When she reared and struggled, Immanuelle threw her weight against her shoulders, forcing her down to the table. Opposite her, Esther pinned her legs and a few of the other girls broke forward, grabbing her arms to hold her fast.

All the while, Martha worked with stoic efficiency—hands and forearms bloodied, cheeks glistening with sweat. Immanuelle wanted to close her eyes and plug her ears, shield herself from the screams that rang through the room, but all she could do was watch as the midwife carved the wound wider and wider until it yawned open like a bloody grin.

Leah keened.
“Get her out of me!”

Baring her teeth, Martha dragged the baby through the wound and into the warm light of the hearth, the slick rope of her umbilical cord slithering after her like a viper.

Leah collapsed to the table, spent, and Immanuelle moved from behind her to Martha, who stood cradling the child, eyes wide, mouth agape.

“She has no name,” Martha whispered, hands shuddering around the child’s head so violently Immanuelle feared she’d drop her. “She has no name.”

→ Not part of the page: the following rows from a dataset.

This is an optimization exercise on Yosys and OpenROAD, whose aim is small area, a short achievable clock period and few clock cycles per item, not a production implementation.
The RTL was checked by simulation tests, not by an equivalence proof against the original design.
No activity file was given, so power comes from the tool's default toggle rates.

== build 91 ==
## ex_stage
module ex_stage (
    input  wire                                 clk,
    input  wire                                 rst_n_i,
    input  wire                                 in_valid_i,
    input  wire [4:0]                           in_op_i,
    input  wire [ex_pkg::XLEN-1:0]              in_pc_i,
    input  wire [ex_pkg::XLEN-1:0]              in_op1_i,
    input  wire [ex_pkg::XLEN-1:0]              in_op2_i,
    input  wire [ex_pkg::XLEN-1:0]              in_imm_i,
    input  wire [ex_pkg::REG_ADDR_W-1:0]        in_rd_i,
    input  wire                                 res_credit_i,
    output logic                                in_credit_o,
    output logic                                out_valid_o,
    output logic [ex_pkg::XLEN-1:0]             out_wdata_o,
    output logic [ex_pkg::REG_ADDR_W-1:0]       out_rd_o,
    output logic                                out_jump_o,
    output logic [ex_pkg::XLEN-1:0]             out_jump_addr_o
);
Size: about 290 flip-flops, roughly 410 I/O pins.
==> flow/config.mk <==
export PLATFORM = sky130hd
export DESIGN_NAME = ex_stage
export DESIGN_NICKNAME = ex_stage
export VERILOG_FILES = /design/flow/design.v
export SDC_FILE = /design/flow/constraint.sdc
export NUM_CORES = 4
export LEC_CHECK = 0
export CAP_MARGIN = 40
export CORE_MARGIN = 2
export CORE_UTILIZATION = 40
export SETUP_SLACK_MARGIN = 1.4
export SLEW_MARGIN = 20
==> flow/constraint.sdc <==
create_clock -name core_clock -period 6.5 [get_ports {clk}]
set_input_delay 1.3000 -clock core_clock [delete_from_list [all_inputs] [get_ports {clk}]]
set_output_delay 1.3000 -clock core_clock [all_outputs]
set_load 0.01 [all_outputs]
standard.sh (not shown) runs the stock make flow with config.mk's settings and CLKGATE_MAP_FILE= SYNTH_SCRIPT=/design/flow/synth_recipe.tcl, a recipe that flattens the netlist after the stock synthesis.
==> flow/flow/run.sh <==
#!/bin/bash
# The standard layout, except that the ports get plain buffers
# (sky130_fd_sc_hd__buf_2) instead of the delay cells buffer_ports picks by
# default. make's output goes to standard_flow.log; each ORFS step keeps its
# own log under orfs/logs/.
set -euo pipefail
bash standard.sh "BUFFER_PORTS_ARGS=-buffer_cell sky130_fd_sc_hd__buf_2" finish > standard_flow.log 2>&1
Build 91: full flow OK, the timing, design-rule and antenna checks passed
Testbench counts of build 91, summed over its fixed seeds: cycles 6,413, items 3,200.
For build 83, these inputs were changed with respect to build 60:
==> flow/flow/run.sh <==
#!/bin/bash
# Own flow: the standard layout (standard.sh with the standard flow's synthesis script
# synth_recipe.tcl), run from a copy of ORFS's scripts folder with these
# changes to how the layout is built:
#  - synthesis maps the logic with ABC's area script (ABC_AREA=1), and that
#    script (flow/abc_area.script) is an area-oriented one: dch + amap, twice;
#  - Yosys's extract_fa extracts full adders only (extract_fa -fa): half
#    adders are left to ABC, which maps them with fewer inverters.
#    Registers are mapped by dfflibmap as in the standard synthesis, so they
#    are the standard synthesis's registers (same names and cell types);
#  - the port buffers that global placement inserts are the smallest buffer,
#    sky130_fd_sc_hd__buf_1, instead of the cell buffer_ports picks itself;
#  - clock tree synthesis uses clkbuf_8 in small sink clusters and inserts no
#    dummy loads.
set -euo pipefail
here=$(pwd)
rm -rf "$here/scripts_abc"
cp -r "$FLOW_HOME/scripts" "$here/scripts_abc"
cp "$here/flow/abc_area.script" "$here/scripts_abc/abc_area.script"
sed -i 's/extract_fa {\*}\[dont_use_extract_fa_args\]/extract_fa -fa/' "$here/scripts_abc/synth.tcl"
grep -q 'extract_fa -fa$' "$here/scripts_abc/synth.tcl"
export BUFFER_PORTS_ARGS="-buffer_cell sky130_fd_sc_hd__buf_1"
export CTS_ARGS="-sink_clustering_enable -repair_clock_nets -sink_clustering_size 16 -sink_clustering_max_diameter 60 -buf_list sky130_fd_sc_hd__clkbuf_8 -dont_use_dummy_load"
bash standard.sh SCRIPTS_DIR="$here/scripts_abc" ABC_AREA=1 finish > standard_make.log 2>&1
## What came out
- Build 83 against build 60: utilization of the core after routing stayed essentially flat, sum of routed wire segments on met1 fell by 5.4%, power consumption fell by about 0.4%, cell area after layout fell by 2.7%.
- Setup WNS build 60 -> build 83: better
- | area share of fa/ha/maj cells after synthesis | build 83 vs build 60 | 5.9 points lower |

Heart pounding in her throat, Immanuelle peered over the folds of the swaddling blanket. The child was small and pink, and her eyes were wide, irises a brilliant blue. She looked like a normal, healthy baby, except for the small cleft that dimpled her upper lip. Immanuelle extended a hand, and the baby grasped her by the finger, cooing a little as she peered up at her.

Leah groaned, fresh tears rolling down her cheeks. The dark puddle between her legs stretched wider and wider.

“No,” Immanuelle whispered. “She’s not dead. She’s breathing. She’s all right.”

Martha started to shove the child into Hagar’s arms, but she
refused it, cane striking the floorboards as she backed against the wall. “It’s cursed.”